総務省の調査によると、2023年時点での65歳以上の高齢者の就業率は25.2%で、前年と同率になっています。
年齢階級別にみると、65~69歳は52.0%、70~74歳は34.0%、75歳以上は11.4%と、いずれも過去最高となっています。つまり65歳以上のおよそ4人に1人は何らかの形で仕事をしているということになるのです。
高齢者の生活費は?
総務省統計局の家計調査の2024年の平均結果によると、65歳以上の単身無職世帯において平均収入は13万4116円であるのに対し、月々の平均消費支出額が14万9286円です。
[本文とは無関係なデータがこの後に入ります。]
From an optimization exercise on the open Yosys and OpenROAD flow, aimed at small area, a short achievable clock period and few clock cycles; shortcuts taken in it are not production practice. Function was not checked in any run shown here: the RTL went through the layout flow alone. Power and IR drop assume default switching activity.

--- flow/config.mk ---
export PLATFORM = sky130hd
export DESIGN_NAME = mulApbChip
export DESIGN_NICKNAME = mulApbChip
export VERILOG_FILES = /design/flow/design.v
export SDC_FILE = /design/flow/constraint.sdc
export NUM_CORES = 4
export LEC_CHECK = 0
export CAP_MARGIN = 20
export CORE_MARGIN = 2
export CORE_UTILIZATION = 40
export SLEW_MARGIN = 20
--- flow/constraint.sdc ---
create_clock -name core_clock -period 13.0 [get_ports {clk}]
set_input_delay 2.6000 -clock core_clock [delete_from_list [all_inputs] [get_ports {clk}]]
set_output_delay 2.6000 -clock core_clock [all_outputs]
set_load 0.01 [all_outputs]
--- flow/design.v ---
package mulPkg;
	localparam int OperandWidth = 32;
	localparam int ProductWidth = 2 * OperandWidth;
	localparam int DefaultRowsPerStage = 8;
	typedef logic [OperandWidth-1:0] operandT;
	typedef struct packed {
		logic valid;
		operandT a;
		operandT b;
	} mulReqT;
	typedef struct packed {
		operandT hi;
		operandT lo;
	} productHalvesT;
	typedef union packed {
		logic [ProductWidth-1:0] full;
		productHalvesT half;
	} productT;
	typedef struct packed {
		logic valid;
		productT product;
	} mulRspT;
endpackage
package apbPkg;
	localparam int AddrWidth = 8;
	localparam int DataWidth = 32;
	typedef struct packed {
		logic psel;
		logic penable;
		logic pwrite;
		logic [AddrWidth-1:0] paddr;
		logic [DataWidth-1:0] pwdata;
	} apbReqT;
	typedef struct packed {
		logic [DataWidth-1:0] prdata;
		logic pready;
		logic pslverr;
	} apbRspT;
	localparam logic [AddrWidth-1:0] AddrOpA = 8'h00;
	localparam logic [AddrWidth-1:0] AddrOpB = 8'h04;
	localparam logic [AddrWidth-1:0] AddrCtrl = 8'h08;
	localparam logic [AddrWidth-1:0] AddrStatus = 8'h0C;
	localparam logic [AddrWidth-1:0] AddrResLo = 8'h10;
	localparam logic [AddrWidth-1:0] AddrResHi = 8'h14;
	localparam int CtrlStartBit = 0;
	localparam int StatusBusyBit = 0;
	localparam int StatusDoneBit = 1;
endpackage
Context: an optimization exercise on an open-source flow, tuned for small area, a short achievable clock period and few clock cycles. The choices shown serve that exercise and are no tape-out recipe.
At most, simulation tests tie the RTL to the original design; equivalence was not proved.
Function not checked in runs 4 to 6: the RTL went through the layout flow alone.
No driver is modelled on the clock port, so clocking that relies on it looks cheaper here than on a real chip.
No activity file was given, so power comes from the tool's default toggle rates.

**flow/run.sh**
```bash
#!/bin/bash
# Standard layout (standard.sh) with: port buffers made from the smallest plain
# buffer, high-fanout nets split into buffer trees before timing repair, the
# pins placed on more metal layers so that the die can be smaller, and the four
# pins of each data bit (l2_wdata, pmem_rdata, l2_rdata, pmem_wdata) kept
# together, and no delay cells used as buffers by the repair steps.
set -euo pipefail
export BUFFER_PORTS_ARGS="-buffer_cell sky130_fd_sc_hd__buf_1"
export PRE_RESIZE_TCL="$PWD/flow/pre_resize.tcl"
pins=""
if [[ -f flow/pins.args ]]; then pins="$(cat flow/pins.args)"; fi
if [[ -f flow/group_bits ]]; then
  for i in $(seq 0 255); do
    pins="$pins -group_pins {l2_wdata[$i] pmem_rdata[$i] l2_rdata[$i] pmem_wdata[$i]}"
  done
fi
export PLACE_PINS_ARGS="$pins"
if [[ -f flow/io_v.txt ]]; then export IO_PLACER_V="$(cat flow/io_v.txt)"; fi
if [[ -f flow/io_h.txt ]]; then export IO_PLACER_H="$(cat flow/io_h.txt)"; fi
if [[ -f flow/post_cts.tcl ]]; then export POST_CTS_TCL="$PWD/flow/post_cts.tcl"; fi
if [[ -f flow/no_delay_cells.tcl ]]; then
  for step in FLOORPLAN GLOBAL_PLACE CTS GLOBAL_ROUTE REPAIR_TIMING_POST_PLACE DETAIL_PLACE; do
    export PRE_${step}_TCL="$PWD/flow/no_delay_cells.tcl"
  done
fi
bash standard.sh > standard_flow.log 2>&1
```
**flow/group_bits**
```
group
```
**flow/io_v.txt**
```
met2 met4
```
**flow/no_delay_cells.tcl**
```tcl
# Keep timing and design repair from using delay cells as buffers.
set_dont_use [get_lib_cells {sky130_fd_sc_hd__clkdlybuf4s* sky130_fd_sc_hd__dlygate* sky130_fd_sc_hd__dlymetal* sky130_fd_sc_hd__dlybuf*}]
```
**flow/pre_resize.tcl**
```tcl
source [file join [file dirname [info script]] no_delay_cells.tcl]
# Gain-based buffering of the high-fanout nets (the entry's load strobes)
# before the standard repair.
repair_design -buffer_gain 4.0
```
**standard.sh**
```bash
#!/bin/bash
# synth_recipe.tcl (not shown) runs the flow's synth.tcl, then flattens the netlist and writes it again
# the make line also repeats each setting of config.mk as NAME=value (left out here)
make -C /OpenROAD-flow-scripts/flow DESIGN_CONFIG=/design/flow/config.mk WORK_HOME=/design/flow/orfs CLKGATE_MAP_FILE= SYNTH_SCRIPT=/design/flow/synth_recipe.tcl "${@:-finish}"
```
**config.mk**
```make
export PLATFORM = sky130hd
export DESIGN_NAME = l2_write_buffer
export DESIGN_NICKNAME = l2_write_buffer
export VERILOG_FILES = /design/flow/design.v
export SDC_FILE = /design/flow/constraint.sdc
export NUM_CORES = 4
export LEC_CHECK = 0
export CAP_MARGIN = 20
export CORE_AREA = 10 10 290 290
export CTS_CLUSTER_DIAMETER = 100
export CTS_CLUSTER_SIZE = 20
export DIE_AREA = 0 0 300 300
export SETUP_SLACK_MARGIN = 2.8
export SLEW_MARGIN = 20
```
**constraint.sdc**
```tcl
create_clock -name core_clock -period 5.0 [get_ports {clk_i}]
set_input_delay 1.0000 -clock core_clock [delete_from_list [all_inputs] [get_ports {clk_i}]]
set_output_delay 1.0000 -clock core_clock [all_outputs]
set_load 0.01 [all_outputs]
```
支出の主な内訳は次の通りです。
食費 4万2085円
住居費 1万2693円
光熱・水道費 1万4490円
家具・家事用品 6596円
被服及び履物 3385円
保健医療 8640円
交通・通信 1万4935円
教養娯楽 1万5492円
その他消費支出 3万956円
(うち諸雑費) 1万3409円
(うち交際費) 1万6460円
(うち仕送り) 1059円
単身世帯の高齢者世帯では、収入よりも支出のほうが上回っており、家計に対しての食費とその他の消費支出の割合が高くなっていることが分かります。
持ち家で年金7万円の生活は厳しい?
毎月の年金が7万円の場合、65歳以上の単身無職世帯での平均支出14万9286円と比較するとおよそ7万9000円不足することになります。
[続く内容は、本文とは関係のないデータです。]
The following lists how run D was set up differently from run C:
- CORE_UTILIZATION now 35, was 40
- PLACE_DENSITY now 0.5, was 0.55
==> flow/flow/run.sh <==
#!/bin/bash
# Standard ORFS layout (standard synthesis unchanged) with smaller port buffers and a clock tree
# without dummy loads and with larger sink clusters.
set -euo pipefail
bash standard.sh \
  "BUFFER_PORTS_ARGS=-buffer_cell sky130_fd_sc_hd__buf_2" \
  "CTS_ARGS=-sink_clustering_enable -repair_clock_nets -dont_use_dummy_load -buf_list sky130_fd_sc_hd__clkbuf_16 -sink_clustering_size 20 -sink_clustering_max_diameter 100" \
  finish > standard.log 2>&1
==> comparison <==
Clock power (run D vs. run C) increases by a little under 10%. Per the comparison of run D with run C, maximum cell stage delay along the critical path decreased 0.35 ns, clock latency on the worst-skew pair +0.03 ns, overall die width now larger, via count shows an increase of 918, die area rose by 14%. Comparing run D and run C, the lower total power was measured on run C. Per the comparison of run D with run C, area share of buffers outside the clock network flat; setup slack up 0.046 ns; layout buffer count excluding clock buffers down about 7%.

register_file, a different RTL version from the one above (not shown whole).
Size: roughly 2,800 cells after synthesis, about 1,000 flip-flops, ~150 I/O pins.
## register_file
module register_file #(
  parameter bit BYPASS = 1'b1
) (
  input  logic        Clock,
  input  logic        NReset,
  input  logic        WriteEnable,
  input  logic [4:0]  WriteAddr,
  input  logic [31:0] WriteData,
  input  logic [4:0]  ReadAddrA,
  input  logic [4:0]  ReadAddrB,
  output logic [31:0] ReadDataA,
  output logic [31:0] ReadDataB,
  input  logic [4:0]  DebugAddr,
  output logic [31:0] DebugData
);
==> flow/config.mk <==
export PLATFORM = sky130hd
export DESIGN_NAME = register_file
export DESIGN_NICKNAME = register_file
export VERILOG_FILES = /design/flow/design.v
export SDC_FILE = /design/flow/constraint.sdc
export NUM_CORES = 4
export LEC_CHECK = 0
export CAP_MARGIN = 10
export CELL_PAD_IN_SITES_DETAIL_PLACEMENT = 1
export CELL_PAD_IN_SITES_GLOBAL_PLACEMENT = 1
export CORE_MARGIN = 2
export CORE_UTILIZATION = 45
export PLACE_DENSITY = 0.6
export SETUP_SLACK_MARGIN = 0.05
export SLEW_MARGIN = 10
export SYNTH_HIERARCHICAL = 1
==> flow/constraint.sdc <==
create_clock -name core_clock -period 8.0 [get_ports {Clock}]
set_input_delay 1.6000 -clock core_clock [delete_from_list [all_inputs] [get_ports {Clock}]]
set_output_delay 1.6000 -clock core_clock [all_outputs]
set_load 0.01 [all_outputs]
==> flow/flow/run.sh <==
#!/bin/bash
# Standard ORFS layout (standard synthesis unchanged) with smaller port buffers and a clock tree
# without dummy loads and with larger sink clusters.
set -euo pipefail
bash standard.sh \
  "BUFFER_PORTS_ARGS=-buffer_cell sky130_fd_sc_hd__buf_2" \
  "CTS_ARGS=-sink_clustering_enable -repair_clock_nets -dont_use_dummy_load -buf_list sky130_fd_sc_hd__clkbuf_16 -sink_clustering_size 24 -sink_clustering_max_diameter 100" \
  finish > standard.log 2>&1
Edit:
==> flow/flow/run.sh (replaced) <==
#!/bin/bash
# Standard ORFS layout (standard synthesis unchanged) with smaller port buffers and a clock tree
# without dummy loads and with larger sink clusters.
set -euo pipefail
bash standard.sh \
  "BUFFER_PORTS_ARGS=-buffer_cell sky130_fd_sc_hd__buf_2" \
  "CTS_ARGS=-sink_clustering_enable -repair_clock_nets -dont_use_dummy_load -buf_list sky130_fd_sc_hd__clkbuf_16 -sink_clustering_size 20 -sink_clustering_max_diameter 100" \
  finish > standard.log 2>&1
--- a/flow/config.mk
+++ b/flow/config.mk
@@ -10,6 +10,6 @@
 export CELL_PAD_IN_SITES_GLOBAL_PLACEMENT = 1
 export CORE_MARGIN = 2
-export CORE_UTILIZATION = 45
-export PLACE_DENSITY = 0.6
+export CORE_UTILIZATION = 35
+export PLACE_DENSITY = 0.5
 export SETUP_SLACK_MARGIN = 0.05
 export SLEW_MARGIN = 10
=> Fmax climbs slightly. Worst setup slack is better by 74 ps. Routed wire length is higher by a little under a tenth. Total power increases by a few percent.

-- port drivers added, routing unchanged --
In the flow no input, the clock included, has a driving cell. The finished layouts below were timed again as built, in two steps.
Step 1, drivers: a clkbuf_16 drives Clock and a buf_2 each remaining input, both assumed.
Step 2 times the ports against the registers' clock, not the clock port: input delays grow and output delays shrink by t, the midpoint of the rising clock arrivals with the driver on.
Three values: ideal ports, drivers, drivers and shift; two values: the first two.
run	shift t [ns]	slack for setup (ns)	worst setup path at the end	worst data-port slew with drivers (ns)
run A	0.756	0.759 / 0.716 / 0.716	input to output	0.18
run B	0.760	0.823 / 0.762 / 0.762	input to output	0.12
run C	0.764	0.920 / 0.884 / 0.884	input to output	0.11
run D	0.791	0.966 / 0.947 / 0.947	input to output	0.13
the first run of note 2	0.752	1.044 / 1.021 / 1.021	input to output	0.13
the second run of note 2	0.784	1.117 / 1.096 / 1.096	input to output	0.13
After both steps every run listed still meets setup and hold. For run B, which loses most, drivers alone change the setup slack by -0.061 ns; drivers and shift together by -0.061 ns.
Context: an optimization exercise on an open-source flow, tuned for small area. The choices shown serve that exercise and are no tape-out recipe.
RTL that was checked went through simulation tests only; none was proved equivalent to the original.
No functional check of the RTL was part of runs 4 to 6.
No activity file was given, so power comes from the tool's default toggle rates.

## flow/config.mk

```make
export PLATFORM = sky130hd
export DESIGN_NAME = filtro_fir_eq
export DESIGN_NICKNAME = filtro_fir_eq
export VERILOG_FILES = /design/flow/design.v
export SDC_FILE = /design/flow/constraint.sdc
export NUM_CORES = 4
export LEC_CHECK = 0
export CAP_MARGIN = 20
export CORE_MARGIN = 2
export CORE_UTILIZATION = 40
export SLEW_MARGIN = 20
```

## flow/constraint.sdc

```tcl
create_clock -name core_clock -period 10.0 [get_ports {clock}]
set_input_delay 2.0000 -clock core_clock [delete_from_list [all_inputs] [get_ports {clock}]]
set_output_delay 2.0000 -clock core_clock [all_outputs]
set_load 0.01 [all_outputs]
```
This is an optimization exercise on Yosys and OpenROAD, whose aim is small area, a short achievable clock period and few clock cycles, not a production implementation. Where RTL was checked, it was by simulation tests only, not by an equivalence proof against the original. Power is estimated from default activity; no workload was simulated.

==> module yrs_ctrl, before the edit <==
module yrs_ctrl (
  input  logic        clk,
  input  logic        rst_n,
  input  logic        cfg_we,
  input  logic [2:0]  cfg_index,
  input  logic [20:0] cfg_data,
  input  logic        in_valid,
  output logic        in_ready,
  input  logic        in_row_start,
  output logic        out_valid,
  input  logic        out_ready,
  output logic [7:0]  out_red,
  output logic [7:0]  out_green,
  output logic [7:0]  out_blue,
  output logic        out_last_copy,
  output logic        adv,
  output logic        tag_v,
  output logic        tag_c,    
  output logic [15:0] lg,
  output logic [15:0] ub,
  output logic [15:0] ug,
  output logic [15:0] vg,
  output logic [15:0] vr,
  input  logic [7:0]  red,
  input  logic [7:0]  green,
  input  logic [7:0]  blue,
  input  logic        dp_v,
  input  logic        dp_c
);
  logic [4:0]  step_int;
  logic        step_int_nz;
  logic [15:0] step_frac;
  logic [15:0] pos;
  logic        o_valid, o_last;
  logic [4:0]  o_cnt;
  logic [7:0]  o_r, o_g, o_b;
  logic        k_full;
  logic        k_inc;
  logic [7:0]  k_r, k_g, k_b;
  logic        accept, o_free;
  logic [16:0] pos_sum;
  logic [4:0]  dp_cnt, k_cnt;
  logic [15:0] pos_nxt;
  assign adv      = !k_full;
  assign in_ready = adv;
  assign accept   = in_valid && adv;
  always_comb begin
    pos_sum = {1'b0, pos} + {1'b0, step_frac};
    pos_nxt = in_row_start ? step_frac : pos_sum[15:0];
  end
  assign tag_v = accept && (step_int_nz || (pos_sum[16] && !in_row_start));
  assign tag_c = pos_sum[16] && !in_row_start;
  always_ff @(posedge clk) begin
    if (!rst_n) begin
      step_int    <= 5'd1;
      step_int_nz <= 1'b1;
      step_frac   <= 16'd0;
      lg        <= yrs_pkg::LUMA_GAIN_RST;
      ub        <= yrs_pkg::U_TO_BLUE_RST;
      ug        <= yrs_pkg::U_TO_GREEN_RST;
      vg        <= yrs_pkg::V_TO_GREEN_RST;
      vr        <= yrs_pkg::V_TO_RED_RST;
    end else if (cfg_we) begin
      case (cfg_index)
        yrs_pkg::REG_X_STEP: begin
          if (cfg_data[20]) begin
            step_int    <= 5'd16;
            step_int_nz <= 1'b1;
            step_frac   <= 16'd0;
          end else begin
            step_int    <= {1'b0, cfg_data[19:16]};
            step_int_nz <= (cfg_data[19:16] != 4'd0);
            step_frac   <= cfg_data[15:0];
          end
        end
        yrs_pkg::REG_LUMA_GAIN:  lg <= cfg_data[15:0];
        yrs_pkg::REG_U_TO_BLUE:  ub <= cfg_data[15:0];
        yrs_pkg::REG_U_TO_GREEN: ug <= cfg_data[15:0];
        yrs_pkg::REG_V_TO_GREEN: vg <= cfg_data[15:0];
        yrs_pkg::REG_V_TO_RED:   vr <= cfg_data[15:0];
        default: ;
      endcase
    end
  end
  always_ff @(posedge clk) begin
    if (!rst_n) pos <= 16'd0;
    else if (accept) pos <= pos_nxt;
  end
  assign dp_cnt = step_int + 5'(dp_c);
  assign k_cnt  = step_int + 5'(k_inc);
  assign o_free = !o_valid || (o_last && out_ready);
  always_ff @(posedge clk) begin
    if (!rst_n) begin
      o_valid <= 1'b0;
      o_last  <= 1'b0;
      o_cnt   <= 5'd0;
      k_full  <= 1'b0;
    end else begin
      if (o_free) begin
        if (k_full) begin
          o_valid <= 1'b1;
          o_cnt   <= k_cnt;
          o_last  <= (k_cnt == 5'd1);
        end else begin
          o_valid <= dp_v;
          o_cnt   <= dp_cnt;
          o_last  <= (dp_cnt == 5'd1);
        end
      end else if (out_ready) begin
        o_cnt  <= o_cnt - 5'd1;
        o_last <= (o_cnt == 5'd2);
      end
      if (k_full) k_full <= !o_free;
      else        k_full <= dp_v && !o_free;
    end
  end
  always_ff @(posedge clk) begin
    if (o_free) begin
      if (k_full) begin
        o_r <= k_r;
        o_g <= k_g;
        o_b <= k_b;
      end else begin
        o_r <= red;
        o_g <= green;
        o_b <= blue;
      end
    end
    if (adv) begin
      k_inc <= dp_c;
      k_r   <= red;
      k_g   <= green;
      k_b   <= blue;
    end
  end
  assign out_valid     = o_valid;
  assign out_last_copy = o_last;
  assign out_red       = o_r;
  assign out_green     = o_g;
  assign out_blue      = o_b;
endmodule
なお、今回の場合は持ち家のため、住居費をゼロとした場合、平均消費支出額の住居費1万2693円が不要となります。これらを加味すると、生活を維持するために、年金の他に毎月約6万6000円が収入として必要となるといえるでしょう。
高齢者の働き方は?
高齢者はどのような業種でどのように働いている人が多いのでしょうか。前記の総務省の調査によると、高齢者が就業している主な職種は、多い順に「卸売業、小売業」が132万人、「医療、福祉」が107万人、「サービス業(他に分類されないもの)」が104万人、「農業、林業」が99万人などとなっています。
また、高齢就業者のうち役員を除く雇用者を雇用形態別にみると、非正規の職員・従業員が76.8%を占めており、そのうちのパート・アルバイトの割合は52.7%です。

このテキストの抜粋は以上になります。